$ cat config.mk
export PLATFORM = sky130hd
export DESIGN_NAME = maze_player_ctrl
export DESIGN_NICKNAME = d
export VERILOG_FILES = /design/src/rtl/maze_player_ctrl.sv
export SDC_FILE = /design/constraint.sdc
export NUM_CORES = 1
export LEC_CHECK = 0
export ABC_AREA = 1
export BUFFER_PORTS_ARGS = -buffer_cell sky130_fd_sc_hd__buf_2
export CORE_MARGIN = 2
export CORE_UTILIZATION = 53
export CTS_CLUSTER_DIAMETER = 30
export DETAILED_ROUTE_END_ITERATION = 10
export PLACE_DENSITY_LB_ADDON = 0.08
export SLEW_MARGIN = 10
export SYNTH_ARGS = -nofsm -noshare
export SYNTH_HDL_FRONTEND = slang
export SYNTH_SLANG_ARGS = --single-unit
$ cat constraint.sdc
create_clock -name clk -period 2.9 [get_ports clk]
set_input_delay 0.29 -clock clk [delete_from_list [all_inputs] [get_ports clk]]
set_output_delay 0.29 -clock clk [all_outputs]
set_load 0.005 [all_outputs]
## config.mk

```make
export PLATFORM = sky130hd
export DESIGN_NAME = fixed_point_accumulate
export DESIGN_NICKNAME = d
export VERILOG_FILES = /design/src/rtl/fixed_point_accumulate.sv
export SDC_FILE = /design/constraint.sdc
export NUM_CORES = 1
export LEC_CHECK = 0
export ABC_AREA = 1
export CAP_MARGIN = 20
export CORE_MARGIN = 1
export CORE_UTILIZATION = 55
export CTS_CLUSTER_DIAMETER = 40
export DETAILED_ROUTE_END_ITERATION = 12
export MAX_ROUTING_LAYER = met4
export PLACE_DENSITY = 0.78
export SETUP_SLACK_MARGIN = 0.3
export SYNTH_ARGS = -nofsm -noshare
export SYNTH_HDL_FRONTEND = slang
export SYNTH_SLANG_ARGS = --single-unit
```

## constraint.sdc

```tcl
create_clock -name clk -period 5 [get_ports clk]
set_input_delay 1 -clock clk [delete_from_list [all_inputs] [get_ports clk]]
set_output_delay 1 -clock clk [all_outputs]
set_load 0.01 [all_outputs]
```

## src/rtl/fixed_point_accumulate.sv

```systemverilog
// Sums a group of sign-magnitude products plus a bias into one saturated sign-magnitude result.
// Optional macro FXP_ACC_RELU_EN clamps negative results to zero at the output.
module fixed_point_accumulate #(
   parameter int BITSIZE   = 16,
   parameter int FRAC_BITS = 8,
   parameter int MAX_TERMS = 64,
   localparam int CNT_W    = $clog2(MAX_TERMS + 1)
) (
   input  logic               clk,
   input  logic               rst_n,
   input  logic               in_valid,
   output logic               in_ready,
   input  logic [BITSIZE-1:0] in_data,
   input  logic               in_last,
   input  logic [BITSIZE-1:0] bias,
   output logic               out_valid,
   input  logic               out_ready,
   output logic [BITSIZE-1:0] out_data,
   output logic               out_sat,
   output logic [CNT_W-1:0]   out_count
);
   localparam int ACC_W = BITSIZE + $clog2(MAX_TERMS) + 1;
   localparam int MAG_W = BITSIZE - 1;

   // The binary point is only a labelling convention; it just has to fit in the word.
   if (FRAC_BITS >= BITSIZE) begin : g_bad_frac
      $error("FRAC_BITS must be smaller than BITSIZE");
   end

   typedef enum logic {S_ACC, S_OUT} state_t;

   state_t                    state_q, state_d;
   logic signed [ACC_W-1:0]   acc_q, acc_d;
   logic [CNT_W-1:0]          cnt_q, cnt_d;
   logic                      first_q, first_d;
   logic                      out_valid_q, out_valid_d;
   logic [BITSIZE-1:0]        out_data_q, out_data_d;
   logic                      out_sat_q, out_sat_d;
   logic [CNT_W-1:0]          out_count_q, out_count_d;

   logic signed [ACC_W-1:0]   sum;
   logic [CNT_W-1:0]          cnt_nxt;
   logic                      neg, sat;
   logic [ACC_W-1:0]          mag;
   logic [MAG_W-1:0]          mag_clip;

   function automatic logic signed [ACC_W-1:0] sm2tc(input logic [BITSIZE-1:0] v);
      logic signed [ACC_W-1:0] m;
      m = $signed({{(ACC_W-MAG_W){1'b0}}, v[MAG_W-1:0]});
      return v[BITSIZE-1] ? -m : m;
   endfunction

   assign in_ready  = (state_q == S_ACC);
   assign out_valid = out_valid_q;
   assign out_data  = out_data_q;
   assign out_sat   = out_sat_q;
   assign out_count = out_count_q;

   always_comb begin
      sum      = (first_q ? sm2tc(bias) : acc_q) + sm2tc(in_data);
      cnt_nxt  = first_q ? CNT_W'(1) : cnt_q + CNT_W'(1);
      neg      = sum[ACC_W-1];
      mag      = neg ? $unsigned(-sum) : $unsigned(sum);
      sat      = (mag > {{(ACC_W-MAG_W){1'b0}}, {MAG_W{1'b1}}});
      mag_clip = sat ? {MAG_W{1'b1}} : mag[MAG_W-1:0];

      state_d     = state_q;
      acc_d       = acc_q;
      cnt_d       = cnt_q;
      first_d     = first_q;
      out_valid_d = out_valid_q;
      out_data_d  = out_data_q;
      out_sat_d   = out_sat_q;
      out_count_d = out_count_q;

      case (state_q)
         S_ACC: begin
            if (in_valid) begin
               acc_d   = sum;
               cnt_d   = cnt_nxt;
               first_d = 1'b0;
               // A full group closes on its own even without in_last.
               if (in_last || cnt_nxt == CNT_W'(MAX_TERMS)) begin
                  state_d     = S_OUT;
                  out_valid_d = 1'b1;
                  out_count_d = cnt_nxt;
`ifdef FXP_ACC_RELU_EN
                  out_data_d  = neg ? '0 : {1'b0, mag_clip};
                  out_sat_d   = neg ? 1'b0 : sat;
`else
                  out_data_d  = {neg, mag_clip};
                  out_sat_d   = sat;
`endif
               end
            end
         end
         S_OUT: begin
            if (out_ready) begin
               state_d     = S_ACC;
               first_d     = 1'b1;
               out_valid_d = 1'b0;
            end
         end
         default: state_d = S_ACC;
      endcase
   end

   always_ff @(posedge clk) begin
      if (!rst_n) begin
         state_q     <= S_ACC;
         acc_q       <= '0;
         cnt_q       <= '0;
         first_q     <= 1'b1;
         out_valid_q <= 1'b0;
         out_data_q  <= '0;
         out_sat_q   <= 1'b0;
         out_count_q <= '0;
      end else begin
         state_q     <= state_d;
         acc_q       <= acc_d;
         cnt_q       <= cnt_d;
         first_q     <= first_d;
         out_valid_q <= out_valid_d;
         out_data_q  <= out_data_d;
         out_sat_q   <= out_sat_d;
         out_count_q <= out_count_d;
      end
   end
endmodule

```

# After elaboration in Yosys (flattened, before gate mapping)
# Index checks and enable logic that the tools add are counted.
[totals]
ff_bits = 57
latchBits = 0
ramBits = 0
mem_bits_ro = 0
inputBits = 37
output_inout_bits = 26
elab_cells = 41
memories = 0
[classes]
n_addsub = 5
multipliers = 0
div = 0
magnitude_cmp = 1
n_eq_ne = 4
n_shift = 0
muxes = 17
n_bitwise = 1
n_reduce_logical = 5
[op_table]
columns = ["operator", "count"]
rows = [
  ["two-way mux 23 bit", 4],
  ["negation 15 -> 23 bit", 2],
  ["adder 23 bit", 1],
  ["> comparator 23 x 15 -> 1 bit, second input constant", 1],
  ["negation 23 bit", 1],
  ["two-way mux 15 bit", 1],
  ["two-way mux 1 bit", 8],
  ["adder 7 x 1 -> 7 bit, second input constant", 1],
  ["== test 7 bit, second input constant", 1],
  ["two-way mux 7 bit", 1],
  ["case mux 1 bit (2 select lines)", 3],
  ["AND reduction 3 bit", 2],
  ["inequality test 2 bit, second input constant", 2],
  ["AND reduction 2 bit", 2],
  ["inequality test 2 x 1 -> 1 bit, second input constant", 1],
  ["logical OR 1 bit", 1],
  ["inverter 1 bit", 1],
]

# Logic depth before layout (Yosys ltp)
[depth]
ltp_word = 8
ltp_mapped = 35
mapped_depth_nobuf = 34

# Worst setup path after synthesis
# Ideal clock, no wire load.
[synth_path]
path_kind = "in2reg"
startpoint = "in in_data[0]"
endpoint = "reg out_data_q[1], in the netlist out_data[1]"
arrival_time_ns = 4.391
required_time_ns = 4.891
path_slack_ns = 0.501
stages = 26
n_path_buf = 3
cell_sequence = "nor3_1 nand2_1 nor3_1 nand2_1 o41ai_1 nand2_1 ha_1 nand2_1 inv_1 nand2_1 nand2_1 a21oi_1 nand2_1 nor2_1 nand3_1 nand2_2 buf_6 buf_6 nand2_1 nand2_1 nand3_2 a21oi_4 buf_6 nand3_2 nand2_1 inv_1"
[synth_between]
elab_chain_len = 7
[synth_lines]
columns = ["item", "line_no", "source"]
rows = [
  ["from (decl)", "13", "input logic [BITSIZE-1:0] in_data,"],
  ["negation 15 -> 23 bit", "50", "return v[BITSIZE-1] ? -m : m;"],
  ["two-way mux 23 bit (*)", "50", ""],
  ["adder 23 bit (*)", "60", "sum = (first_q ? sm2tc(bias) : acc_q) + sm2tc(in_data);"],
  ["negation 23 bit", "63", "mag = neg ? $unsigned(-sum) : $unsigned(sum);"],
  ["two-way mux 23 bit (*)", "63", ""],
  ["> comparator 23 x 15 -> 1 bit", "64", "sat = (mag > {{(ACC_W-MAG_W){1'b0}}, {MAG_W{1'b1}}});"],
  ["two-way mux 15 bit (*)", "65", "mag_clip = sat ? {MAG_W{1'b1}} : mag[MAG_W-1:0];"],
  ["to (signal assigned)", "124", "out_data_q <= out_data_d;"],
  ["to (decl)", "37", "logic [BITSIZE-1:0] out_data_q, out_data_d;"],
]
# Mark *: on every way between the ends. The rest lies on a longest branch, timed or not.
# A chain may end at the register's enable or synchronous reset.

# Worst setup path after layout
[layout_path]
startpoint = "in bias[15]"
endpoint = "reg out_data_q[4], in the netlist out_data[4]"
[layout_between]
elab_chain_len = 7
[layout_lines]
columns = ["item", "line_no", "source"]
rows = [
  ["from (decl)", "15", "input logic [BITSIZE-1:0] bias,"],
  ["two-way mux 23 bit (*)", "50", ""],
  ["two-way mux 23 bit (*)", "60", ""],
  ["adder 23 bit (*)", "60", ""],
  ["negation 23 bit", "63", ""],
  ["two-way mux 23 bit (*)", "63", ""],
  ["> comparator 23 x 15 -> 1 bit", "64", ""],
  ["two-way mux 15 bit (*)", "65", ""],
]
# Marked as above.

==> qor.txt <==
Cells after Synth: 964
Syn Nets: 1028
Seq. cell area: 1140 um^2
CTS clk-pin slew, worst paths: 70 ps
Startpoint types: primary input
Met3 Usage GRT: 5.01%
Via/cell ratio: 5.33
Clock latency on the worst-skew pair: 350 ps
Largest cells by area after synthesis: dfxtp_1 (20%), nand2_1 (18%), inv_1 (10%)
Tot GR Track Use: 33.1%
Post-synth top flop: dfxtp_1
Critical Path AT: 4850 ps
Ratio of cells with drive above 1 in the final layout: 25.2%
P per Cell Area: 311 nW/um^2
Total grt overflow: 0
Largest area contributor in the netlist: dfxtp_1
Root buffer cell: clkbuf_8
Seq cells post-synth: 57
Final setup margin: 406 ps
Slew Viols, Final: 0
Final hold viol count: 0
Drt initial violations: 445
M2 GR Usage: 58.1%
Post-synth top area share: 19.9%
# H-tree levels: 3
Total CTS buffers: 9
Detailed placement HPWL: 13100 um
NumNets Final: 1177
CTS tree: built
Warning count from the yosys run: 0
Clock buffer depth: 2
Most common cell after layout, fill and taps aside: nand2_1
Routing usage on met1: 37.8%
Vias in the first global route: 6354
Utilization after layout: 78.8%
Routed WL per cell: 14.2 um
Status: completed
Avg Cell Area, Syn: 5.93 um^2
Worst path required time: 5260 ps
Standard-cell row count: 36
Post-route minimum period: 4590 ps
Dpl ws: -245 ps
Max_cap viols: 0
Global-route wire length before repair: 28300 um
ANT cells: 0
Most frequent cells in the layout: nand2_1 (247), inv_1 (154), buf_4 (95)
Largest net degree at the start of global routing: 32
Final Cycle Share: 91.9%
Initial antenna violation count: 0
Die W: 104 um
Slew headroom: 46.4%
Routability Congestion: 0.923
Post-synth EDFFs: 0
Hold Buf Count CTS: 0
Synth unique cells: 39
CP max FO: 8
Register area share after synthesis: 19.9%
Area of the multi-input gates: 4220 um^2
ANT nets after route: 0
VDD IR max: 213 uV
Slew of the pin with the lowest slew margin: 801 ps
GR peak layer: met2
Worst Setup End Kind: flip-flop
RSZ-0062 raised after global routing: no
Clk_skew: 9.43 ps
Worst Hold Class: flip-flop to flip-flop
P_leak: 4.05 nW
Vias: 6672
Filler instances: 734
Die Area: 10800 um^2
Wirelength, routed: 17800 um
Ys async rst share: 0%
Initial Utilization: 57.7%
Setup CP Type: primary input to flip-flop
Fmax: 0.218 GHz
Remaining DRCs: 0
# IOs: 63
Die Span Y: 104 um
Post-Syn Area: 5720 um^2
Area Overhead vs Synth: 36.5%
1st-pass router iterations: 9
Final setup TNS: 0 ps
Core footprint: 9910 um^2
Port bufs: 62
# clock sinks: 57
Final setup vio count: 0
synth_stat cells, drive strengths merged, types with 7 or more instances:
cell type    n
clkbuf      20
nand4        7
ha          26
inv        163
o211ai      15
nor2        86
a31oi        8
a21oi       51
xnor2        7
nand2      305
nor3        13
xor2        31
nand3       90
o21ai       59
dfxtp       57
worst paths after layout:
| kind | from | cells past startpoint | to | slack (ps) |
|---|---|---|---|---|
| hold reg to reg | out_count[1] | 2 | out_count[1] | 460 |
| setup reg to reg | first_q | 24 | out_data[4] | 840 |
| hold / removal | out_count[1] | 2 | out_count[1] | 460 |
| setup / recovery | bias[15] | 25 | out_data[4] | 410 |
where the power goes:
group,switching (mW),internal (mW),total (mW)
sequential,0.0225,0.497,0.519
combinational,0.879,0.596,1.48
clock,0.194,0.242,0.436
total,1.10,1.33,2.43
worst max-delay path: stages:
cell and delay, ps:
clkdlybuf4s50_1 600, clkinvlp_4 240, buf_4 190, nor2_2 130, xor2_1 160, o21ai_1 70, ha_1 380, nand2_2 100
nor2_2 200, nand3_1 120, nand3_1 170, nand2_1 70, nand2_1 160, nand2_1 130, nor2_4 150, nand3_1 130
nand3_1 130, nand2_2 70, inv_2 50, nand2_2 60, nor2_4 160, clkbuf_16 200, nand3_2 70, nand2_1 70
inv_1 40
metrics by stage:
stage	cells	instance area, um^2	hold WS (ps)	power [mW]
after floorplan	964	5720	458	1.37
after global placement	1207	6950	452	1.78
after detailed placement	1207	6950	453	1.79
after CTS	1232	7320	464	2.26
after global routing	1251	7810	481	2.60
final	1251	7810	459	2.43
kinds of logic (layout without fill, tap and decap cells):
logic type | after synthesis | in the layout | share of synthesized area (%)
compound gates | 142 | 142 | 13.9
xor+xnor | 38 | 38 | 5.82
fa+ha+maj | 27 | 27 | 6.04
buf+inv | 192 | 346 | 13.3
flops | 57 | 57 | 19.9
simple gates | 508 | 508 | 41.0
state kept, by name (all words and copies together) (netlist names):
name	cells
out_data	16
cnt_q	7
state_q	1
out_count	7
out_valid	1
acc_q	23
first_q	1
out_sat	1
cell type report:
type	instances	share of cell area, %
Clock buffer	11	1.81
Multi-Input combinational cell	715	54.1
Clock inverter	5	0.705
Sequential cell	57	14.6
Inverter	168	8.12
Timing Repair Buffer	162	18.6
Tap cell	133	2.13
routing by layer:
layer	part of all wire, %	routed length (um)
met1	40	7150
met2	50	8900
met3	5.2	915
met4	4.4	785
met5	0	0
timing repair:
action,CTS,global route
gates resized for setup,31,96
buffers inserted,8,18
setup endpoints to repair,16,16
cloned,1,1
pin swaps,14,57
(Power assumes the default switching activity.)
++++++++++++++++++++
What is expected: Find the lines that mention "enable" in the entries and show them.

Response below:
# Index checks and enable logic that the tools add are counted.
# A chain may end at the register's enable or synchronous reset.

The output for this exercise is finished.